[Stored records]
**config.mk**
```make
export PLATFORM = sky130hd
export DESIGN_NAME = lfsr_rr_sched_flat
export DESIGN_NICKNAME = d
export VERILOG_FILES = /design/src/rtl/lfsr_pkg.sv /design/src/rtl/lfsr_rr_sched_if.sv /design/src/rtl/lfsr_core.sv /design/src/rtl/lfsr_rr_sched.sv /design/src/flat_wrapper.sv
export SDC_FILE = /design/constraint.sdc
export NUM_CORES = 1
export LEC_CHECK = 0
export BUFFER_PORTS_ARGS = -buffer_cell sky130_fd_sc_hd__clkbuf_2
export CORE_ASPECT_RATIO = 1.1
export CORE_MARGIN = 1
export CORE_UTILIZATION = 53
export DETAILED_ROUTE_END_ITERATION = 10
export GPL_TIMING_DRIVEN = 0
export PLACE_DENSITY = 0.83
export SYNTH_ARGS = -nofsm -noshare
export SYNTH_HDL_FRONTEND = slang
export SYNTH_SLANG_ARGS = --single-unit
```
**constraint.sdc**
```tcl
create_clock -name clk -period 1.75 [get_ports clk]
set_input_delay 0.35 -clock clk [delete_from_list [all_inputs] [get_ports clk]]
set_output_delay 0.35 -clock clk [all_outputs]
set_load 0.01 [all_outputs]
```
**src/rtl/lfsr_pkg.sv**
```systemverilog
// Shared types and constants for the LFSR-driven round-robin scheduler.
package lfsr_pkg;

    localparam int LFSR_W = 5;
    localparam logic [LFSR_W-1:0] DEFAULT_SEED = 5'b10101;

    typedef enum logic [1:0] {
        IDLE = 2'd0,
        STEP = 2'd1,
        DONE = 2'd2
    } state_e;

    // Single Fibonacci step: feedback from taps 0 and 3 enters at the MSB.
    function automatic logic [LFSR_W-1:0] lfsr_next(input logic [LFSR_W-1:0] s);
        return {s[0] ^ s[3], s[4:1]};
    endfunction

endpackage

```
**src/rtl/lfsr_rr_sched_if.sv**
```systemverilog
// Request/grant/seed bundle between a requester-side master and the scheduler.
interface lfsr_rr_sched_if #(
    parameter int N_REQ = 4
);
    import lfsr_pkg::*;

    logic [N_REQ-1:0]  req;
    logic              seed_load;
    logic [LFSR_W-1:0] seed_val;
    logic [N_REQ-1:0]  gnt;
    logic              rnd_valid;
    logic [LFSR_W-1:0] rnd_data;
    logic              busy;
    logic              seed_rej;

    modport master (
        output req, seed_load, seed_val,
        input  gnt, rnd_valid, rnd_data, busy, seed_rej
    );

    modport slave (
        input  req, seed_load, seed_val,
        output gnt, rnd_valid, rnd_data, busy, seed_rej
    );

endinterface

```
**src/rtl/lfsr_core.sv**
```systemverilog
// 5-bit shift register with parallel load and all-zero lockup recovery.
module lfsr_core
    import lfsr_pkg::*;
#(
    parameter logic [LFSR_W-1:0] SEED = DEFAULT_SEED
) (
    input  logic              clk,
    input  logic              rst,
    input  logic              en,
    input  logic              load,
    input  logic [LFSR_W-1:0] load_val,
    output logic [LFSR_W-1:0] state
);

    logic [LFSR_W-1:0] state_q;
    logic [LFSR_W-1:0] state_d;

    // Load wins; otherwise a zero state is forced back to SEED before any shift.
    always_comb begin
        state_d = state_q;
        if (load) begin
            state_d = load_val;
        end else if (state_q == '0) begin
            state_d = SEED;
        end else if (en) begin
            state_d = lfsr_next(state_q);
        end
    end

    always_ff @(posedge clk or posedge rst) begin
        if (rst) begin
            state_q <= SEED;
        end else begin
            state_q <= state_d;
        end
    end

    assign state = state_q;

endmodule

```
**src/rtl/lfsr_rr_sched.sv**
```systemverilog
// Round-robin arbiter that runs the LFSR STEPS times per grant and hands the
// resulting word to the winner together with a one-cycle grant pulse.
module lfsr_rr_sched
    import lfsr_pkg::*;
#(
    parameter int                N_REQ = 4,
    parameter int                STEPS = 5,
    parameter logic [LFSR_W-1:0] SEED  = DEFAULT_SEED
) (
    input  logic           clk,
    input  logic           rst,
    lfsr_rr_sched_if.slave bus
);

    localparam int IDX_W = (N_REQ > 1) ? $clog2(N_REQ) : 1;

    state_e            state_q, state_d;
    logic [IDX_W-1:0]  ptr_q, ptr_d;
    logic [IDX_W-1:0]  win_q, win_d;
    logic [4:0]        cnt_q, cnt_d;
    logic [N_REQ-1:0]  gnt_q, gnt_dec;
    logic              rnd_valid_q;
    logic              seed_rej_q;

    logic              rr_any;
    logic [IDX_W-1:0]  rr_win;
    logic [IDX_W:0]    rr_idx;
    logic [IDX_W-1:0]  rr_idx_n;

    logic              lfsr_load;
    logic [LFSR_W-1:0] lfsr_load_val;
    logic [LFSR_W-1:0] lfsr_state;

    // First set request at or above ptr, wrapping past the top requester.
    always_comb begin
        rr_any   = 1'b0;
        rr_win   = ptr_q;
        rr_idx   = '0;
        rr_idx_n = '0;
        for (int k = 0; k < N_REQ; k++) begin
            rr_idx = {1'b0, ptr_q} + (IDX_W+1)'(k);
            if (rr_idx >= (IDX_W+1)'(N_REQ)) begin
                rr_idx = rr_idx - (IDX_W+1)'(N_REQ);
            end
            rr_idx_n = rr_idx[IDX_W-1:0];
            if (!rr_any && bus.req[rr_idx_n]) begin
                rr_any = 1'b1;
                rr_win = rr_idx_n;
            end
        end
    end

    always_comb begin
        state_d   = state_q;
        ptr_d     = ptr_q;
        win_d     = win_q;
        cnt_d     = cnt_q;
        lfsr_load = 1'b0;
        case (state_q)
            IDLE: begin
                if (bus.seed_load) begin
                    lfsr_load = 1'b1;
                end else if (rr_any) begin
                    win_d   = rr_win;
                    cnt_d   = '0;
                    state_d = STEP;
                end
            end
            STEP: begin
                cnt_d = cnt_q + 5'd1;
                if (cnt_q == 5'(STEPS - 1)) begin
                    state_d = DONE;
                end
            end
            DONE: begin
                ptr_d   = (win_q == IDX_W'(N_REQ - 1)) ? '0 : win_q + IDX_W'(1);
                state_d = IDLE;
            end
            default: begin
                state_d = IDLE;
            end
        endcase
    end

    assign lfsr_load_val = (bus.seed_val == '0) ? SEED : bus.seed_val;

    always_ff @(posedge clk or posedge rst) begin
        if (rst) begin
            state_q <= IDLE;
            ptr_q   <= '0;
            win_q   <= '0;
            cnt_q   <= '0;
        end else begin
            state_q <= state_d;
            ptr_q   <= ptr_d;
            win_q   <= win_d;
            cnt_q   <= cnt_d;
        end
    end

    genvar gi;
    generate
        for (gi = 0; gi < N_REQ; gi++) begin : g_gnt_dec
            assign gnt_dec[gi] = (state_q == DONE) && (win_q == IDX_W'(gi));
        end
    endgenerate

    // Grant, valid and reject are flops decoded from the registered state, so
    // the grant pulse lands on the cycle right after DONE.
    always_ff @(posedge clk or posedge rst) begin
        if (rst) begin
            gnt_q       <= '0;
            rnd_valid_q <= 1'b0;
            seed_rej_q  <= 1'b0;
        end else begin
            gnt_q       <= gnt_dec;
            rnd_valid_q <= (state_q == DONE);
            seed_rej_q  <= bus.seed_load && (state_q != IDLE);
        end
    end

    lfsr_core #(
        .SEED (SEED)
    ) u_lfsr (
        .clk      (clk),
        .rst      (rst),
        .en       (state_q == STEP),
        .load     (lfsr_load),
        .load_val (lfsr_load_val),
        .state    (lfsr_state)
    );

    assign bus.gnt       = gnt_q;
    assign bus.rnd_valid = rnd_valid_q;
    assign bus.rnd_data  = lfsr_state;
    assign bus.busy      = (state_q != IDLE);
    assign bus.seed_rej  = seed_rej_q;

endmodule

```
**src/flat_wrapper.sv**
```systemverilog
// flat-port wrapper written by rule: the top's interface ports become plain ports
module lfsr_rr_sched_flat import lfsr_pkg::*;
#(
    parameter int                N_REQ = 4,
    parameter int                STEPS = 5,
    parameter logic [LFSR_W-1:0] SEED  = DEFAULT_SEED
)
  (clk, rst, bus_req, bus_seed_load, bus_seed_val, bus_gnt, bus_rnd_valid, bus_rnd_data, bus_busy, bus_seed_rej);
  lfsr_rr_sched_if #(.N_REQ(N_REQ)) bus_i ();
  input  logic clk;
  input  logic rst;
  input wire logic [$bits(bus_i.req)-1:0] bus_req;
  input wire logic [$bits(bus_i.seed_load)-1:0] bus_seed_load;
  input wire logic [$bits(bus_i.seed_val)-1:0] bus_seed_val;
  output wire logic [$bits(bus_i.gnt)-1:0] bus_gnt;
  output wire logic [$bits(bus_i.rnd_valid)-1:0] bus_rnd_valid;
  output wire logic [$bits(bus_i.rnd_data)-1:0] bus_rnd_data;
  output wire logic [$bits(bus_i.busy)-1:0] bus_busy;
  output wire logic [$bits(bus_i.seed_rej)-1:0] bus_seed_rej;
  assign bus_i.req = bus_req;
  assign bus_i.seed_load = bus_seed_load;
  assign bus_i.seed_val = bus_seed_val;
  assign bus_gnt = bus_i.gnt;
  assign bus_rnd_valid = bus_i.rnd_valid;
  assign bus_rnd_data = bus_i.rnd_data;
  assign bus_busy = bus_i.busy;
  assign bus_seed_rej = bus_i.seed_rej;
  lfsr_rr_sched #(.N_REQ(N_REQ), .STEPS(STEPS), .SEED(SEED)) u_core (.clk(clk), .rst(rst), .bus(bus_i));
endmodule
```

BRIEF
Among the entries above, count every line containing the string "IDLE". Your reply must be that number alone.

TASK OUTPUT
7